LAS VEGAS (KLAS) — Asian Americans are the fastest-growing ethnic group in southern Nevada, but many in the community have recently experienced blatant discrimination due to the coronavirus, which first originated in China.
It’s an encounter UNLV junior Ava Carino will never forget.
This past spring, as COVID-19 started spreading in the U.S., Carino says someone accused her of having the virus just because she is Asian.
“He followed me and he spit on me, and he threw some food on my car,” Carino said. “I was feeling sort of apprehensive because I didn’t know how to react. I haven’t dealt with such an aggressive form of discrimination at that point in my life.”
Carino is Filipina American — born and raised in Las Vegas. In the past, she mostly experienced micro aggressions, which are subtle statements made against marginalized groups. But she says the coronavirus has thrown the door to discrimination wide open.
“This is something else that needs to be stopped right now,” Carino said.
“Please go home, leave, go back to Asia.”
Those are words CCSD teacher Matthew Dang never expected his family to hear in the wake of COVID-19. His father was berated while out shopping.
“It’s just really upsetting,” Dang said.
Dang, who is Vietnamese, teaches second grade at Arturo Cambeiro Elementary School, but over the last couple months, he’s been trying to educate the public.

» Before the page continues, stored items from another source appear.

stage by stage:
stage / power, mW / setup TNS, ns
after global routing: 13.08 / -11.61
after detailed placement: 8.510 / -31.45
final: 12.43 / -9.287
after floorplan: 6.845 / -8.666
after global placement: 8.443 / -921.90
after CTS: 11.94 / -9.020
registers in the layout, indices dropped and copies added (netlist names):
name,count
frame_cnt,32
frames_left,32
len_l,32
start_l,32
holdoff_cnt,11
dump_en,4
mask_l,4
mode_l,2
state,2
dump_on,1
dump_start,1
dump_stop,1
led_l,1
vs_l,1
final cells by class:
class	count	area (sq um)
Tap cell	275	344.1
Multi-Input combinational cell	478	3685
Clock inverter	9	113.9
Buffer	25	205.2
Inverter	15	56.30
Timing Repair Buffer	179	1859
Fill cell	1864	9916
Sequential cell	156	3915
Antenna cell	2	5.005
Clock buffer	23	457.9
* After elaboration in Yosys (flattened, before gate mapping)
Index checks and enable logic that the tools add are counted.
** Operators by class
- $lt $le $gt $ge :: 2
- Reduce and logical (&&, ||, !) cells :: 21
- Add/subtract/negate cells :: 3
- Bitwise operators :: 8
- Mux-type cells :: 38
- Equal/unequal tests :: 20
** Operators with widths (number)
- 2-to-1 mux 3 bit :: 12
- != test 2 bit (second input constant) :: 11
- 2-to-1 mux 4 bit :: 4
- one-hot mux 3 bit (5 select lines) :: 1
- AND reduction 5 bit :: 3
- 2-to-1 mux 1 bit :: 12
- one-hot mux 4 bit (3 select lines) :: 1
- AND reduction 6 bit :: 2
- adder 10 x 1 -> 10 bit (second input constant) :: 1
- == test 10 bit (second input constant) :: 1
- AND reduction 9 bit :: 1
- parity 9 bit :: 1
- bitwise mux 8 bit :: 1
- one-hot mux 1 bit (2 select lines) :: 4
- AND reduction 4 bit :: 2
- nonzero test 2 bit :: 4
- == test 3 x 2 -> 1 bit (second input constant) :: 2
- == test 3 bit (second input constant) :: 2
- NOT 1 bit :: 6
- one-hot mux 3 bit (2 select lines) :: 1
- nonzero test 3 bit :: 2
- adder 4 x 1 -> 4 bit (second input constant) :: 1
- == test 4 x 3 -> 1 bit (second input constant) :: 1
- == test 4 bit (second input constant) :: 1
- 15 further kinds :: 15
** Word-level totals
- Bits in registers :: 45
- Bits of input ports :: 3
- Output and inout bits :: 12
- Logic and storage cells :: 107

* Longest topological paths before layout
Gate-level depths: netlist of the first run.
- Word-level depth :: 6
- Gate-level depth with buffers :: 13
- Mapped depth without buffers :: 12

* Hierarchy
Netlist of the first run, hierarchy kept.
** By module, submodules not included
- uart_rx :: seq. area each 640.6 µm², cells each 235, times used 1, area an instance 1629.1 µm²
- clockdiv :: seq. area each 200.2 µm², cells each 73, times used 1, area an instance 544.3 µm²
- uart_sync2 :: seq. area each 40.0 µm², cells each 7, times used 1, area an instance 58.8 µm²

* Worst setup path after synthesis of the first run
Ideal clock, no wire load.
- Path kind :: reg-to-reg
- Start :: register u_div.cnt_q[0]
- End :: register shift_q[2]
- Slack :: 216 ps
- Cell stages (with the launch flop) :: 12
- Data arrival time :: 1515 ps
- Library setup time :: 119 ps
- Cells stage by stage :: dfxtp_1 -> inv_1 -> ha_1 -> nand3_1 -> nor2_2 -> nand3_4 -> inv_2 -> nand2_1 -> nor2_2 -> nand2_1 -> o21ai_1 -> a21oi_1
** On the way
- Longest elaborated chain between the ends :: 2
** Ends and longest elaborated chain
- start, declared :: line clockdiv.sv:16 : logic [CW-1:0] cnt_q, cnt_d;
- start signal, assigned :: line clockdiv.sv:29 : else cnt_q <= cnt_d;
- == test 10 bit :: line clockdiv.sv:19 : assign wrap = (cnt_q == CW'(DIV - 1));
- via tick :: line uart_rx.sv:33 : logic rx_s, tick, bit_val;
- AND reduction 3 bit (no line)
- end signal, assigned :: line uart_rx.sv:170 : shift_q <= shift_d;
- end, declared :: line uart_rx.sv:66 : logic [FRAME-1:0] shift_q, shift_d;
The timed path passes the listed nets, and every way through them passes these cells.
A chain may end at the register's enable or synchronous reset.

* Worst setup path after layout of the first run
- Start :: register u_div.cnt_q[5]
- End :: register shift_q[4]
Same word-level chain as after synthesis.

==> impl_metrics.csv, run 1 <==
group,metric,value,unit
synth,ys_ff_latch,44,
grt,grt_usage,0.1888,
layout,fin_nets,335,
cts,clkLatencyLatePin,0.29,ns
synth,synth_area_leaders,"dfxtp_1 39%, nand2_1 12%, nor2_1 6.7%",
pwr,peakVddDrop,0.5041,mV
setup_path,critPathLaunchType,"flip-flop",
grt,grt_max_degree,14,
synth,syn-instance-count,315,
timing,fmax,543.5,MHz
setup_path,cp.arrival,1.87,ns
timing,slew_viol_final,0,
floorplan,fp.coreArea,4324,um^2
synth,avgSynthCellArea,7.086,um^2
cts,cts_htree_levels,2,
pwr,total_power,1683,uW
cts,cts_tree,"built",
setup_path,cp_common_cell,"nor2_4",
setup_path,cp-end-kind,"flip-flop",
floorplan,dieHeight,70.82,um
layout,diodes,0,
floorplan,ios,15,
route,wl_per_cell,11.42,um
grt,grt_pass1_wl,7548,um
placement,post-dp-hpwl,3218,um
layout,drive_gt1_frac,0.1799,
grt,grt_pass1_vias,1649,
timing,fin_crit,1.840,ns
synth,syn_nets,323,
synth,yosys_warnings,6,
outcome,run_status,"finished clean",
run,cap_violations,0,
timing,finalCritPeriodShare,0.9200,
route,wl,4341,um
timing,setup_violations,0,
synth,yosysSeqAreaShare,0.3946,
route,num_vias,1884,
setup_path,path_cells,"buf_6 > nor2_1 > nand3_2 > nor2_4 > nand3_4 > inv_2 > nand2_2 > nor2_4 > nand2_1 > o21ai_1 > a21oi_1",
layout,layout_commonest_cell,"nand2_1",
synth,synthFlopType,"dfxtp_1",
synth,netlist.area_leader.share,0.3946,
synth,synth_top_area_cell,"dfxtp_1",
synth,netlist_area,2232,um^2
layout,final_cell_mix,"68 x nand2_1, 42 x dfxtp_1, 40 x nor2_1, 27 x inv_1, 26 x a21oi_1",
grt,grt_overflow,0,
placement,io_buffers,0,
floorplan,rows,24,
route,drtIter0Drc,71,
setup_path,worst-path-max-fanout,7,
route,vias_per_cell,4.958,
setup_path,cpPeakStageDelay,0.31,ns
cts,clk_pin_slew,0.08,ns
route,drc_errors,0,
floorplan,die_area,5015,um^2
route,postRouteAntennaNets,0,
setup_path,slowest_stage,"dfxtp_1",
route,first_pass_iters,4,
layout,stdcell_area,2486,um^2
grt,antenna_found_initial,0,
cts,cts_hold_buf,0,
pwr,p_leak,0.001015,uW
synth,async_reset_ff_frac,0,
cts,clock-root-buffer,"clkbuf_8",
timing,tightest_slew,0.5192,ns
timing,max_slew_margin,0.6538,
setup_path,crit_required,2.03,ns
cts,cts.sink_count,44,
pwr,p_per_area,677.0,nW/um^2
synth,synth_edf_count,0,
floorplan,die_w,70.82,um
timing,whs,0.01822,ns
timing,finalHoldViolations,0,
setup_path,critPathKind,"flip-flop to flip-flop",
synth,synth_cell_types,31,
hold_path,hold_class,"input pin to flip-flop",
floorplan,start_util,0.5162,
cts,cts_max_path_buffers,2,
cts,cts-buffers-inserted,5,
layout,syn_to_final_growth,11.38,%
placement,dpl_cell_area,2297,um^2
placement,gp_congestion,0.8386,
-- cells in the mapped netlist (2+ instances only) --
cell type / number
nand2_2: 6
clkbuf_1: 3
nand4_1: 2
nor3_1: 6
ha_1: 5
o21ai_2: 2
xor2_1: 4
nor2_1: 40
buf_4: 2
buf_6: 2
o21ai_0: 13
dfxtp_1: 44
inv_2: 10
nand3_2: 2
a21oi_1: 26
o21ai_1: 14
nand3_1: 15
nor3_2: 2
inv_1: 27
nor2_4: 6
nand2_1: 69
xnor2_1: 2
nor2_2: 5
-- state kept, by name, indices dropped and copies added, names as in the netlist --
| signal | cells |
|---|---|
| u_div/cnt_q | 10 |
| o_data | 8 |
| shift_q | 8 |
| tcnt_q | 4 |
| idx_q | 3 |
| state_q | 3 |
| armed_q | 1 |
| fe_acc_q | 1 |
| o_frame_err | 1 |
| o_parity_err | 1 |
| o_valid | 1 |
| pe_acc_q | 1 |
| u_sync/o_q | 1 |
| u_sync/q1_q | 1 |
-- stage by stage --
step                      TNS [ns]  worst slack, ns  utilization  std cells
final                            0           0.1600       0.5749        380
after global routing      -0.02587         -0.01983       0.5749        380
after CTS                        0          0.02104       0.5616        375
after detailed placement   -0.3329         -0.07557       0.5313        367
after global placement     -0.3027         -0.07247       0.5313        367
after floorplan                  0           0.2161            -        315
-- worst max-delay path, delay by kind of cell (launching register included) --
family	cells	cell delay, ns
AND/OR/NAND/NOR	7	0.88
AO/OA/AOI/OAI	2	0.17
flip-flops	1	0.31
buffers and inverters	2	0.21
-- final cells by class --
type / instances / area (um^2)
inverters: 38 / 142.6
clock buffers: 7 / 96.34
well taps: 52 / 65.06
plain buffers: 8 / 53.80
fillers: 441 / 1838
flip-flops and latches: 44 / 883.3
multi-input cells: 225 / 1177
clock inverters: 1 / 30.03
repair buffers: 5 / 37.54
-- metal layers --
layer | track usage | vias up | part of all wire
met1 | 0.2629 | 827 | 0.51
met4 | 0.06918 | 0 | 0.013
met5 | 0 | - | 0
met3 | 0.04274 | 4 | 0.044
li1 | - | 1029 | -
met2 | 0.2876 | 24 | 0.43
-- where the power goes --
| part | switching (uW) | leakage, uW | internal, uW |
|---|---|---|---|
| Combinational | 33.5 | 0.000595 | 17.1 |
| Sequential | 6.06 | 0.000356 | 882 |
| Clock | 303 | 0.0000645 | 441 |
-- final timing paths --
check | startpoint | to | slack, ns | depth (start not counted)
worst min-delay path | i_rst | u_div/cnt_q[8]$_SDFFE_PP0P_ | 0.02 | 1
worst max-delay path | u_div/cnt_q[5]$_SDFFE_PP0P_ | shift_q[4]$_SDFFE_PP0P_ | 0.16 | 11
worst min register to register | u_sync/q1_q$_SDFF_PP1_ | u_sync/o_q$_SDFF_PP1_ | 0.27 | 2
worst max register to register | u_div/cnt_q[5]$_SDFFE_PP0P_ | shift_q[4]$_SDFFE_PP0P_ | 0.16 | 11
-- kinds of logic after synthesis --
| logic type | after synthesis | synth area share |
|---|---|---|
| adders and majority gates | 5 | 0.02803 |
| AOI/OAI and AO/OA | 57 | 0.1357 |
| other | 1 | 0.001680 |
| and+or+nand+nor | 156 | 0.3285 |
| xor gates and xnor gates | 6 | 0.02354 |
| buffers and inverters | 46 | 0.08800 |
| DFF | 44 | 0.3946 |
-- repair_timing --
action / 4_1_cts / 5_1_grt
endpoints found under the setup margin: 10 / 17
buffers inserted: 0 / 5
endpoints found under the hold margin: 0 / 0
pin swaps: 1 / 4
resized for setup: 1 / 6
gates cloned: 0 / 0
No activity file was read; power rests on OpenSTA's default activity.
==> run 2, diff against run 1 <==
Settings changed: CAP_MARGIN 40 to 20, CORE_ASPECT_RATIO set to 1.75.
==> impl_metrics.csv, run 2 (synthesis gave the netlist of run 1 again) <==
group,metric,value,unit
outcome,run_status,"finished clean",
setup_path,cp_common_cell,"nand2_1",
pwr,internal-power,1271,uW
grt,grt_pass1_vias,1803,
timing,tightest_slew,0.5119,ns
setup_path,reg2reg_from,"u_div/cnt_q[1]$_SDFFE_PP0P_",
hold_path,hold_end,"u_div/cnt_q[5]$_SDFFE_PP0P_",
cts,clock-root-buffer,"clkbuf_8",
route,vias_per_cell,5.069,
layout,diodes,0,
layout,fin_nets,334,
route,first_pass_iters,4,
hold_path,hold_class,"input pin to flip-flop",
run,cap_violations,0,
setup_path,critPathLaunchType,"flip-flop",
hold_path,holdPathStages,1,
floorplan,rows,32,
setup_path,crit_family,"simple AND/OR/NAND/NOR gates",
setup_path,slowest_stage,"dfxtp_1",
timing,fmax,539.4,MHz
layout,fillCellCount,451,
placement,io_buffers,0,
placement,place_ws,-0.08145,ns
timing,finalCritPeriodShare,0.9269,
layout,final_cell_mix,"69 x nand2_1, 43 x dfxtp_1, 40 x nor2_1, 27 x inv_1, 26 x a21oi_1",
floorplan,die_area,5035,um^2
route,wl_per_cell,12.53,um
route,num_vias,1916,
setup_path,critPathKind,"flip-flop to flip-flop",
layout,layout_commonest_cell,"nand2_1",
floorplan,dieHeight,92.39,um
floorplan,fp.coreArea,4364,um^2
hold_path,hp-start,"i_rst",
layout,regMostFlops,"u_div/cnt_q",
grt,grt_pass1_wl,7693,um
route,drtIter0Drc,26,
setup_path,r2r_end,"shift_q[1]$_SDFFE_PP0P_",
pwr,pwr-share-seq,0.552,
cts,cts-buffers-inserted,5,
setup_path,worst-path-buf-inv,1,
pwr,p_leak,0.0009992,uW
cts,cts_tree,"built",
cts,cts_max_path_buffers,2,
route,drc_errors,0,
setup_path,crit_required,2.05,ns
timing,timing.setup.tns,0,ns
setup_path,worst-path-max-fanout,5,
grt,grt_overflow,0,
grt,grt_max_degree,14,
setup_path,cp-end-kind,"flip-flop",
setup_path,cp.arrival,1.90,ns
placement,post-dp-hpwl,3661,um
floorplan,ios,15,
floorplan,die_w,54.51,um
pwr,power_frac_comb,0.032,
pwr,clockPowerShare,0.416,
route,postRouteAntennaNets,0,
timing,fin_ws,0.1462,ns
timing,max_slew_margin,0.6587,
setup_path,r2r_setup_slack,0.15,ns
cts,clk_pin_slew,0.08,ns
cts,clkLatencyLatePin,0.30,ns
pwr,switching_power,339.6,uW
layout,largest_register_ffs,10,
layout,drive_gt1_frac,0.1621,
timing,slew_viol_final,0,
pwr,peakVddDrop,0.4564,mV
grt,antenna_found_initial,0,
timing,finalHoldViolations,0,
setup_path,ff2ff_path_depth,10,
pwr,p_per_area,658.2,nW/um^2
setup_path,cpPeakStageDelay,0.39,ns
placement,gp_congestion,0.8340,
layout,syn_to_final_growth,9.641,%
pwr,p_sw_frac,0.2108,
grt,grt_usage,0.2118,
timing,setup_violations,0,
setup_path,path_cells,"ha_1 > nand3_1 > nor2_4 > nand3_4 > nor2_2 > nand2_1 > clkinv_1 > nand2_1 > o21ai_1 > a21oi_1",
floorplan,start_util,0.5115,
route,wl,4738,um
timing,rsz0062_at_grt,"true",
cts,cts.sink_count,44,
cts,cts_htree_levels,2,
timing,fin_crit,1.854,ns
--- src/rtl/muldiv_unit.sv ---
`default_nettype none
// ============================================================================
// muldiv_unit : HI/LO multiply / multiply-accumulate / restoring-divide unit
// Revision    : 1.0
// ============================================================================
module muldiv_unit #(
    parameter int WIDTH   = 32,
    parameter int MUL_LAT = 2,
    parameter int DIV_EN  = 1
) (
    input  logic             Clock,
    input  logic             nReset,
    input  logic             Start,
    input  logic [2:0]       Op,
    input  logic [WIDTH-1:0] A,
    input  logic [WIDTH-1:0] B,
    input  logic             Flush,
    output logic             Busy,
    output logic             Done,
    output logic [WIDTH-1:0] Hi,
    output logic [WIDTH-1:0] Lo
);

    localparam logic [2:0] OP_MULT  = 3'd0;
    localparam logic [2:0] OP_MULTU = 3'd1;
    localparam logic [2:0] OP_DIV   = 3'd2;
    localparam logic [2:0] OP_DIVU  = 3'd3;
    localparam logic [2:0] OP_MADD  = 3'd4;
    localparam logic [2:0] OP_MSUB  = 3'd5;
    localparam logic [2:0] OP_MTHI  = 3'd6;

    localparam logic [1:0] MAC_NONE = 2'd0;
    localparam logic [1:0] MAC_ADD  = 2'd1;
    localparam logic [1:0] MAC_SUB  = 2'd2;

    localparam int               CNT_W    = $clog2(WIDTH + 1);
    localparam logic [CNT_W-1:0] MUL_LAST = CNT_W'(MUL_LAT - 1);
    localparam logic [CNT_W-1:0] DIV_LAST = CNT_W'(WIDTH - 1);

    typedef enum logic [1:0] {
        S_IDLE = 2'd0,
        S_MUL  = 2'd1,
        S_DIV  = 2'd2,
        S_FIX  = 2'd3
    } state_t;

    state_t             state_q, state_d;
    logic [CNT_W-1:0]   cnt_q, cnt_d;
    logic [WIDTH-1:0]   hi_q, hi_d, lo_q, lo_d;
    logic               busy_q, busy_d, done_q, done_d;
    logic [1:0]         mac_q, mac_d;
    logic [WIDTH-1:0]   quo_q, quo_d, rem_q, rem_d, dvs_q, dvs_d;
    logic               qneg_q, qneg_d, rneg_q, rneg_d, dz_q, dz_d;

    // Multiplier: operands sign-extended to 2*WIDTH so the low half of the
    // product is the exact signed or unsigned result.
    logic                 w_mul_sgn;
    logic [2*WIDTH-1:0]   w_mul_a, w_mul_b, w_prod, w_hilo, w_mul_res;
    logic [2*WIDTH-1:0]   prod_q [MUL_LAT];

    assign w_mul_sgn = (Op != OP_MULTU);
    assign w_mul_a   = {{WIDTH{w_mul_sgn & A[WIDTH-1]}}, A};
    assign w_mul_b   = {{WIDTH{w_mul_sgn & B[WIDTH-1]}}, B};
    assign w_prod    = w_mul_a * w_mul_b;
    assign w_hilo    = {hi_q, lo_q};

    // Free-running datapath pipeline; only the FSM decides when it is consumed.
    always_ff @(posedge Clock) begin
        prod_q[0] <= w_prod;
        for (int k = 1; k < MUL_LAT; k++) begin
            prod_q[k] <= prod_q[k-1];
        end
    end

    always_comb begin
        case (mac_q)
            MAC_ADD: w_mul_res = w_hilo + prod_q[MUL_LAT-1];
            MAC_SUB: w_mul_res = w_hilo - prod_q[MUL_LAT-1];
            default: w_mul_res = prod_q[MUL_LAT-1];
        endcase
    end

    // Divider works on magnitudes; signs are restored in the FIX cycle.
    logic               w_div_sgn, w_a_neg, w_b_neg, w_div_ge;
    logic [WIDTH-1:0]   w_a_mag, w_b_mag, w_div_sub, w_quo_fix, w_rem_fix;
    logic [WIDTH:0]     w_div_r;

    assign w_div_sgn = (Op == OP_DIV);
    assign w_a_neg   = w_div_sgn & A[WIDTH-1];
    assign w_b_neg   = w_div_sgn & B[WIDTH-1];
    assign w_a_mag   = w_a_neg ? (~A + 1'b1) : A;
    assign w_b_mag   = w_b_neg ? (~B + 1'b1) : B;
    assign w_div_r   = {rem_q, quo_q[WIDTH-1]};
    assign w_div_ge  = (w_div_r >= {1'b0, dvs_q});
    assign w_div_sub = w_div_r[WIDTH-1:0] - dvs_q;
    assign w_quo_fix = dz_q ? '1 : (qneg_q ? (~quo_q + 1'b1) : quo_q);
    assign w_rem_fix = rneg_q ? (~rem_q + 1'b1) : rem_q;

    always_comb begin
        state_d = state_q;
        cnt_d   = cnt_q;
        hi_d    = hi_q;
        lo_d    = lo_q;
        done_d  = 1'b0;
        mac_d   = mac_q;
        quo_d   = quo_q;
        rem_d   = rem_q;
        dvs_d   = dvs_q;
        qneg_d  = qneg_q;
        rneg_d  = rneg_q;
        dz_d    = dz_q;
        case (state_q)
            S_IDLE: begin
                if (Start && !Flush) begin
                    case (Op)
                        OP_MULT, OP_MULTU: begin
                            state_d = S_MUL;
                            cnt_d   = '0;
                            mac_d   = MAC_NONE;
                        end
                        OP_MADD: begin
                            state_d = S_MUL;
                            cnt_d   = '0;
                            mac_d   = MAC_ADD;
                        end
                        OP_MSUB: begin
                            state_d = S_MUL;
                            cnt_d   = '0;
                            mac_d   = MAC_SUB;
                        end
                        OP_DIV, OP_DIVU: begin
                            if (DIV_EN != 0) begin
                                state_d = S_DIV;
                                cnt_d   = '0;
                                quo_d   = w_a_mag;
                                rem_d   = '0;
                                dvs_d   = w_b_mag;
                                qneg_d  = w_a_neg ^ w_b_neg;
                                rneg_d  = w_a_neg;
                                dz_d    = (B == '0);
                            end else begin
                                done_d  = 1'b1;
                            end
                        end
                        OP_MTHI: begin
                            hi_d   = A;
                            done_d = 1'b1;
                        end
                        default: begin
                            lo_d   = A;
                            done_d = 1'b1;
                        end
                    endcase
                end
            end
            S_MUL: begin
                if (Flush) begin
                    state_d = S_IDLE;
                end else if (cnt_q == MUL_LAST) begin
                    {hi_d, lo_d} = w_mul_res;
                    done_d       = 1'b1;
                    state_d      = S_IDLE;
                end else begin
                    cnt_d = cnt_q + 1'b1;
                end
            end
            S_DIV: begin
                if (Flush) begin
                    state_d = S_IDLE;
                end else begin
                    quo_d = {quo_q[WIDTH-2:0], w_div_ge};
                    rem_d = w_div_ge ? w_div_sub : w_div_r[WIDTH-1:0];
                    if (cnt_q == DIV_LAST) begin
                        state_d = S_FIX;
                    end else begin
                        cnt_d = cnt_q + 1'b1;
                    end
                end
            end
            S_FIX: begin
                state_d = S_IDLE;
                if (!Flush) begin
                    hi_d   = w_rem_fix;
                    lo_d   = w_quo_fix;
                    done_d = 1'b1;
                end
            end
            default: state_d = S_IDLE;
        endcase
        busy_d = (state_d != S_IDLE);
    end

    always_ff @(posedge Clock) begin
        if (!nReset) begin
            state_q <= S_IDLE;
            cnt_q   <= '0;
            hi_q    <= '0;
            lo_q    <= '0;
            busy_q  <= 1'b0;
            done_q  <= 1'b0;
            mac_q   <= MAC_NONE;
            quo_q   <= '0;
            rem_q   <= '0;
            dvs_q   <= '0;
            qneg_q  <= 1'b0;
            rneg_q  <= 1'b0;
            dz_q    <= 1'b0;
        end else begin
            state_q <= state_d;
            cnt_q   <= cnt_d;
            hi_q    <= hi_d;
            lo_q    <= lo_d;
            busy_q  <= busy_d;
            done_q  <= done_d;
            mac_q   <= mac_d;
            quo_q   <= quo_d;
            rem_q   <= rem_d;
            dvs_q   <= dvs_d;
            qneg_q  <= qneg_d;
            rneg_q  <= rneg_d;
            dz_q    <= dz_d;
        end
    end

    assign Busy = busy_q;
    assign Done = done_q;
    assign Hi   = hi_q;
    assign Lo   = lo_q;

endmodule
`default_nettype wire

“Stories I think are the best vehicle for change.”
Dang created this Instagram page, consisting of a collection of COVID-related experiences from Asians across the country.
“Make it more accessible for people, to view and to have something also to reflect upon, so we could avoid more situations where discrimination and racism gets targeted against this group of folks,” Dang said.
Different organizations here in the Las Vegas valley are also trying to make a difference through empowerment and engagement.
Taiwanese American Eric Jeng is the deputy director of One APIA Nevada — a group advocating for policies that help Asians and Pacific Islanders.
“We try to make sure that their voices are being uplifted,” Jeng said.
We spoke to Jeng at Chinatown plaza, where many Asian-owned businesses have struggled because of what they call anti-Asian sentiment, even at the highest levels of government.
“When they talk about China Flu of Kung Flu or China Virus, it doesn’t help,” Jeng said. “It makes the community feel like they somehow are being discriminated against. And I think that that’s something that hurts.”
In response, One APIA Nevada has worked to help promote these businesses.
“We are fighting this together,” Jeng said.
But the duel against discrimination needs the next generation to join the fight.
Filipina American Erica Mosca founded the nonprofit “Leaders in Training,” which works with high school and college students. They talk about the inequities facing all ethnicities, including Asians, and they inspire action.
“I feel like we’ve been forgotten and the more that we can stand up and do something about it, the better,” Mosca said. “Empower them to do something about it, whether it’s volunteering, advocating, and lobbying their legislatures to do something about it now and in the future.”
At 20 years old, Carino is part of that future. She says it’s important for everyone to understand a simple truth about the Asian community.
“While our oppression isn’t as visible as other marginalized groups of people, it’s still prevalent in our lives,” Carino said.